DATA FOR PROCESSING: Begin

--- src/design/arinc_rx_pkg.sv ---
`default_nettype none
package arinc_rx_pkg;
    localparam int WORD_BITS = 32;
    localparam int FIFO_DEPTH = 32;
    localparam logic [5:0] FIFO_HALF_LEVEL = 6'h10;
    localparam logic [7:0] OP_MASTER_RESET = 8'h01;
    localparam logic [7:0] OP_LUT_CLEAR = 8'h02;
    localparam logic [7:0] OP_LUT_FILL = 8'h03;
    localparam logic [7:0] OP_LUT_RESET_ONE = 8'h04;
    localparam logic [7:0] OP_LUT_SET_ONE = 8'h05;
    localparam logic [7:0] OP_LUT_WRITE = 8'h06;
    localparam logic [7:0] OP_DIV_WRITE = 8'h07;
    localparam logic [7:0] OP_FIFO_READ = 8'h08;
    localparam logic [7:0] OP_FIFO_DUMP = 8'h09;
    localparam logic [7:0] OP_STATUS_READ = 8'h0a;
    localparam logic [7:0] OP_CTRL_READ = 8'h0b;
    localparam logic [7:0] OP_DIV_READ = 8'h0c;
    localparam logic [7:0] OP_LUT_READ = 8'h0d;
    localparam logic [7:0] OP_CTRL_WRITE = 8'h10;
    localparam logic [8:0] OP_LAST_BIT = 9'h007;
    localparam logic [8:0] LEN_BYTE = 9'h008;
    localparam logic [8:0] LEN_CTRL = 9'h010;
    localparam logic [8:0] LEN_LUT = 9'h100;
    localparam logic [5:0] OUT_WORD_BITS = 6'h20;
    localparam logic [2:0] LUT_LAST_CHUNK = 3'h7;
    localparam logic [6:0] RATE_DIV_HIGH = 7'h0a;
    localparam logic [6:0] RATE_DIV_LOW = 7'h50;
    localparam logic [7:0] DIV_X1 = 8'h01;
    localparam logic [7:0] DIV_X2 = 8'h02;
    localparam logic [7:0] DIV_X4 = 8'h04;
    localparam logic [7:0] DIV_X8 = 8'h08;
    localparam logic [7:0] DIV_XA = 8'h0a;
    localparam logic [15:0] CTRL_RESET = 16'h0000;
    localparam logic [7:0] DIV_RESET = 8'h00;
    localparam logic [255:0] LUT_RESET = 256'h0;
    localparam logic FLAG_RESET = 1'b1;
    localparam int PIN_DIN = 0;
    localparam int PIN_SCK = 1;
    localparam int PIN_SEL = 2;
    localparam int PIN_MCLR = 3;
    localparam int PIN_ACLK = 4;
    localparam logic [4:0] SYNC_RESET = 5'h04;

    typedef struct packed {
        logic flagMeaningBit;
        logic [2:0] unusedHigh;
        logic labelOrderBit;
        logic [1:0] unusedMid;
        logic bitNineMatchSetting;
        logic bitTenMatchSetting;
        logic decoderEnableBit;
        logic receiverOnBit;
        logic parityCheckBit;
        logic unusedLow;
        logic labelFilterEnableBit;
        logic clockSourceBit;
        logic rateSelectBit;
    } ctrl_t;

    typedef struct packed {
        logic [1:0] alwaysZero;
        logic [2:0] undefinedBits;
        logic fifoFullBit;
        logic fifoHalfBit;
        logic fifoEmptyBit;
    } status_t;

    typedef struct packed {
        logic valid;
        logic [31:0] data;
    } rx_word_t;

    typedef enum logic [1:0] {SPI_OPCODE, SPI_WRITE, SPI_READ, SPI_IGNORE} spi_state_t;
endpackage
`default_nettype wire

--- src/design/rx_word_fifo.sv ---
`timescale 1ns/1ps
`default_nettype none
module rx_word_fifo #(
    parameter int WIDTH = 32,
    parameter int DEPTH = 32
) (
    input wire logic clk,
    input wire logic rst,
    input wire logic flush,
    input wire logic inValid,
    input wire logic [WIDTH-1:0] inData,
    output logic inReady,
    output logic outValid,
    output logic [WIDTH-1:0] outData,
    input wire logic outReady,
    output logic [$clog2(DEPTH):0] level
);
    localparam int AW = $clog2(DEPTH);
    localparam logic [AW:0] FULL_COUNT = (AW+1)'(DEPTH);
    logic [WIDTH-1:0] mem [DEPTH];
    logic [AW-1:0] wrPtr_reg;
    logic [AW-1:0] rdPtr_reg;
    logic [AW:0] count_reg;
    logic outValid_reg;
    logic [WIDTH-1:0] outData_reg;
    logic pop;
    logic push;
    logic overwrite;
    logic [AW-1:0] wrIndex;

    // A word arriving while full replaces the newest one instead of being lost silently
    assign inReady = (count_reg != FULL_COUNT);
    assign pop = outReady && outValid_reg;
    assign push = inValid && (inReady || pop);
    assign overwrite = inValid && !inReady && !pop;
    assign wrIndex = overwrite ? wrPtr_reg - AW'(1) : wrPtr_reg;
    assign outValid = outValid_reg;
    assign outData = outData_reg;
    assign level = count_reg;

    always_ff @(posedge clk) begin
        if (push || overwrite) begin
            mem[wrIndex] <= inData;
        end
    end

    always_ff @(posedge clk or posedge rst) begin
        if (rst) begin
            wrPtr_reg <= '0;
            rdPtr_reg <= '0;
            count_reg <= '0;
        end else if (flush) begin
            wrPtr_reg <= '0;
            rdPtr_reg <= '0;
            count_reg <= '0;
        end else begin
            wrPtr_reg <= wrPtr_reg + AW'(push);
            rdPtr_reg <= rdPtr_reg + AW'(pop);
            count_reg <= count_reg + (AW+1)'(push) - (AW+1)'(pop);
        end
    end

    // Head data and its valid both lag the pointer by one cycle so they stay paired
    always_ff @(posedge clk or posedge rst) begin
        if (rst) begin
            outValid_reg <= 1'b0;
            outData_reg <= '0;
        end else begin
            outValid_reg <= (count_reg != '0) && !pop && !flush;
            outData_reg <= mem[rdPtr_reg];
        end
    end
endmodule // rx_word_fifo
`default_nettype wire

--- src/design/arinc_rx_spi_command_and_config.sv ---
`timescale 1ns/1ps
`default_nettype none
module arinc_rx_spi_command_and_config
    import arinc_rx_pkg::*;
(
    input wire logic clk,
    input wire logic rst,
    input wire logic spiClk,
    input wire logic spiSelN,
    input wire logic spiDataIn,
    output logic spiDataOut,
    input wire logic timingClk,
    input wire logic masterClear,
    input wire rx_word_t rxWord,
    output logic arincClkTick,
    output logic bitRateTick,
    output logic fifoFlagPin
);
    function automatic logic [7:0] rev8(input logic [7:0] v);
        for (int i = 0; i < 8; i++) begin
            rev8[i] = v[7-i];
        end
    endfunction

    // ARINC bit n sits at w[n-1]; the label field goes out last
    function automatic logic [31:0] mapWord(input logic [31:0] w, input logic keepOrder);
        mapWord = {w[31:8], keepOrder ? w[7:0] : rev8(w[7:0])};
    endfunction

    logic [4:0] sync1_reg;
    logic [4:0] sync2_reg;
    logic [4:0] prev_reg;
    ctrl_t ctrl_reg;
    logic [7:0] div_reg;
    logic [255:0] lut_reg;
    spi_state_t state_reg;
    logic [8:0] bitCnt_reg;
    logic [7:0] opcode_reg;
    logic [15:0] inShift_reg;
    logic [31:0] outShift_reg;
    logic [5:0] outLeft_reg;
    logic [2:0] chunk_reg;
    logic dout_reg;
    logic flag_reg;
    logic [7:0] divCnt_reg;
    logic [6:0] rateCnt_reg;
    logic arincTick_reg;
    logic bitTick_reg;

    // Pins come from other clocks; levels are taken from the second stage, edges from the second and third
    always_ff @(posedge clk or posedge rst) begin
        if (rst) begin
            sync1_reg <= SYNC_RESET;
            sync2_reg <= SYNC_RESET;
            prev_reg <= SYNC_RESET;
        end else begin
            sync1_reg <= {timingClk, masterClear, spiSelN, spiClk, spiDataIn};
            sync2_reg <= sync1_reg;
            prev_reg <= sync2_reg;
        end
    end

    logic selActive;
    logic sckRise;
    logic sckFall;
    logic aclkRise;
    logic din;
    logic mclrLevel;
    assign selActive = !sync2_reg[PIN_SEL];
    assign sckRise = sync2_reg[PIN_SCK] && !prev_reg[PIN_SCK];
    assign sckFall = !sync2_reg[PIN_SCK] && prev_reg[PIN_SCK];
    assign aclkRise = sync2_reg[PIN_ACLK] && !prev_reg[PIN_ACLK];
    assign din = sync2_reg[PIN_DIN];
    assign mclrLevel = sync2_reg[PIN_MCLR];

    // Command decode
    logic [7:0] opNow;
    logic opDone;
    logic opIsWrite;
    logic opIsRead;
    spi_state_t opState;
    logic [8:0] wrLen;
    logic wrBit;
    logic wrLast;
    logic [15:0] wrWord;
    assign opNow = {inShift_reg[6:0], din};
    assign opDone = selActive && sckRise && state_reg == SPI_OPCODE && bitCnt_reg == OP_LAST_BIT;
    assign opIsWrite = opNow == OP_LUT_RESET_ONE || opNow == OP_LUT_SET_ONE || opNow == OP_LUT_WRITE
        || opNow == OP_DIV_WRITE || opNow == OP_CTRL_WRITE;
    assign opIsRead = opNow >= OP_FIFO_READ && opNow <= OP_LUT_READ;
    // Unlisted codes, 0Eh and 0Fh included, fall to the ignore state
    assign opState = opIsWrite ? SPI_WRITE : opIsRead ? SPI_READ : SPI_IGNORE;
    assign wrLen = opcode_reg == OP_CTRL_WRITE ? LEN_CTRL : opcode_reg == OP_LUT_WRITE ? LEN_LUT : LEN_BYTE;
    assign wrBit = selActive && sckRise && state_reg == SPI_WRITE;
    assign wrLast = wrBit && bitCnt_reg == wrLen - 9'h001;
    assign wrWord = {inShift_reg[14:0], din};

    always_ff @(posedge clk or posedge rst) begin
        if (rst) begin
            state_reg <= SPI_OPCODE;
            bitCnt_reg <= '0;
            opcode_reg <= '0;
            inShift_reg <= '0;
        end else if (!selActive) begin
            state_reg <= SPI_OPCODE;
            bitCnt_reg <= '0;
        end else if (sckRise) begin
            inShift_reg <= wrWord;
            bitCnt_reg <= bitCnt_reg + 9'h001;
            case (state_reg)
                SPI_OPCODE: begin
                    if (opDone) begin
                        state_reg <= opState;
                        opcode_reg <= opNow;
                        bitCnt_reg <= '0;
                    end
                end
                SPI_WRITE: begin
                    if (wrLast) begin
                        state_reg <= SPI_IGNORE;
                    end
                end
                default: begin
                end
            endcase
        end
    end

    // Configuration writes; every control bit is kept, used or not
    always_ff @(posedge clk or posedge rst) begin
        if (rst) begin
            ctrl_reg <= CTRL_RESET;
            div_reg <= DIV_RESET;
        end else if (wrLast) begin
            if (opcode_reg == OP_CTRL_WRITE) begin
                ctrl_reg <= wrWord;
            end
            if (opcode_reg == OP_DIV_WRITE) begin
                div_reg <= wrWord[7:0];
            end
        end
    end

    always_ff @(posedge clk or posedge rst) begin
        if (rst) begin
            lut_reg <= LUT_RESET;
        end else if (opDone && opNow == OP_LUT_CLEAR) begin
            lut_reg <= '0;
        end else if (opDone && opNow == OP_LUT_FILL) begin
            lut_reg <= '1;
        end else if (wrBit && opcode_reg == OP_LUT_WRITE) begin
            lut_reg[~bitCnt_reg[7:0]] <= din;
        end else if (wrLast && opcode_reg == OP_LUT_SET_ONE) begin
            lut_reg[wrWord[7:0]] <= 1'b1;
        end else if (wrLast && opcode_reg == OP_LUT_RESET_ONE) begin
            lut_reg[wrWord[7:0]] <= 1'b0;
        end
    end

    // Receive path: filtering in front of the FIFO
    logic [7:0] labelIndex;
    logic labelOk;
    logic decodeOk;
    logic parityOk;
    logic fifoPush;
    logic fifoFlush;
    logic fifoPop;
    logic fifoInReady;
    logic fifoOutValid;
    logic [31:0] fifoOutData;
    logic [5:0] fifoLevel;
    assign labelIndex = rev8(rxWord.data[7:0]);
    assign labelOk = !ctrl_reg.labelFilterEnableBit || lut_reg[labelIndex];
    assign decodeOk = !ctrl_reg.decoderEnableBit
        || (rxWord.data[9] == ctrl_reg.bitTenMatchSetting && rxWord.data[8] == ctrl_reg.bitNineMatchSetting);
    assign parityOk = !ctrl_reg.parityCheckBit || ^rxWord.data;
    assign fifoPush = rxWord.valid && ctrl_reg.receiverOnBit && labelOk && decodeOk && parityOk;
    assign fifoFlush = mclrLevel || (opDone && opNow == OP_MASTER_RESET);

    rx_word_fifo #(
        .WIDTH(WORD_BITS),
        .DEPTH(FIFO_DEPTH)
    ) receiveFifo (
        .clk(clk),
        .rst(rst),
        .flush(fifoFlush),
        .inValid(fifoPush),
        .inData(rxWord.data),
        .inReady(fifoInReady),
        .outValid(fifoOutValid),
        .outData(fifoOutData),
        .outReady(fifoPop),
        .level(fifoLevel)
    );

    status_t status;
    assign status.alwaysZero = 2'b00;
    assign status.undefinedBits = 3'b000;
    assign status.fifoFullBit = !fifoInReady;
    assign status.fifoHalfBit = fifoLevel >= FIFO_HALF_LEVEL;
    assign status.fifoEmptyBit = fifoLevel == '0;

    // Read data path
    logic [31:0] fifoSpiWord;
    logic [31:0] firstWord;
    logic [2:0] chunkNext;
    logic [31:0] reloadWord;
    logic outBit;
    logic reload;
    assign fifoSpiWord = fifoOutValid ? mapWord(fifoOutData, ctrl_reg.labelOrderBit) : 32'h00000000;
    assign firstWord = opNow == OP_STATUS_READ ? {status, 24'h000000}
        : opNow == OP_CTRL_READ ? {ctrl_reg, 16'h0000}
        : opNow == OP_DIV_READ ? {div_reg, 24'h000000}
        : opNow == OP_LUT_READ ? lut_reg[255 -: 32]
        : fifoSpiWord;
    assign chunkNext = chunk_reg + 3'h1;
    assign reloadWord = opcode_reg == OP_FIFO_DUMP ? fifoSpiWord
        : (opcode_reg == OP_LUT_READ && chunk_reg != LUT_LAST_CHUNK) ? lut_reg[{~chunkNext, 5'h1f} -: 32]
        : 32'h00000000;
    assign outBit = selActive && sckFall && state_reg == SPI_READ;
    assign reload = outBit && outLeft_reg == 6'h01;
    // A pop with nothing stored is dropped by the FIFO itself
    assign fifoPop = (opDone && (opNow == OP_FIFO_READ || opNow == OP_FIFO_DUMP))
        || (reload && opcode_reg == OP_FIFO_DUMP);

    always_ff @(posedge clk or posedge rst) begin
        if (rst) begin
            outShift_reg <= '0;
            outLeft_reg <= '0;
            chunk_reg <= '0;
            dout_reg <= 1'b0;
        end else if (!selActive) begin
            dout_reg <= 1'b0;
        end else if (opDone) begin
            outShift_reg <= firstWord;
            outLeft_reg <= OUT_WORD_BITS;
            chunk_reg <= '0;
        end else if (outBit) begin
            dout_reg <= outShift_reg[31];
            outShift_reg <= reload ? reloadWord : {outShift_reg[30:0], 1'b0};
            outLeft_reg <= reload ? OUT_WORD_BITS : outLeft_reg - 6'h01;
            chunk_reg <= reload ? chunkNext : chunk_reg;
        end
    end
    assign spiDataOut = dout_reg;

    // Flag pin meaning follows the control word
    always_ff @(posedge clk or posedge rst) begin
        if (rst) begin
            flag_reg <= FLAG_RESET;
        end else begin
            flag_reg <= ctrl_reg.flagMeaningBit ? status.fifoFullBit : status.fifoEmptyBit;
        end
    end
    assign fifoFlagPin = flag_reg;

    // Timing clock chain; an unsupported divide value stops the clock when the divider is the selected clock source
    logic divAllowed;
    logic divTick;
    logic arincTick_next;
    logic [6:0] rateLen;
    logic bitTick_next;
    assign divAllowed = div_reg == DIV_X1 || div_reg == DIV_X2 || div_reg == DIV_X4
        || div_reg == DIV_X8 || div_reg == DIV_XA;
    assign divTick = aclkRise && divAllowed && divCnt_reg == div_reg - 8'h01;
    assign arincTick_next = ctrl_reg.clockSourceBit ? divTick : aclkRise;
    assign rateLen = ctrl_reg.rateSelectBit ? RATE_DIV_LOW : RATE_DIV_HIGH;
    assign bitTick_next = arincTick_next && rateCnt_reg >= rateLen - 7'h01;

    always_ff @(posedge clk or posedge rst) begin
        if (rst) begin
            divCnt_reg <= '0;
        end else if (aclkRise) begin
            divCnt_reg <= (divTick || !divAllowed || divCnt_reg >= div_reg) ? 8'h00 : divCnt_reg + 8'h01;
        end
    end

    always_ff @(posedge clk or posedge rst) begin
        if (rst) begin
            rateCnt_reg <= '0;
            arincTick_reg <= 1'b0;
            bitTick_reg <= 1'b0;
        end else begin
            if (arincTick_next) begin
                rateCnt_reg <= bitTick_next ? 7'h00 : rateCnt_reg + 7'h01;
            end
            arincTick_reg <= arincTick_next;
            bitTick_reg <= bitTick_next;
        end
    end
    assign arincClkTick = arincTick_reg;
    assign bitRateTick = bitTick_reg;
endmodule // arinc_rx_spi_command_and_config
`default_nettype wire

DATA FOR PROCESSING: End

The answer should contain only the lines from the first line of the entries through the line holding "localparam logic [7:0] OP_LUT_FILL", each exactly as written.

SOLUTION BELOW:
--- src/design/arinc_rx_pkg.sv ---
`default_nettype none
package arinc_rx_pkg;
    localparam int WORD_BITS = 32;
    localparam int FIFO_DEPTH = 32;
    localparam logic [5:0] FIFO_HALF_LEVEL = 6'h10;
    localparam logic [7:0] OP_MASTER_RESET = 8'h01;
    localparam logic [7:0] OP_LUT_CLEAR = 8'h02;
    localparam logic [7:0] OP_LUT_FILL = 8'h03;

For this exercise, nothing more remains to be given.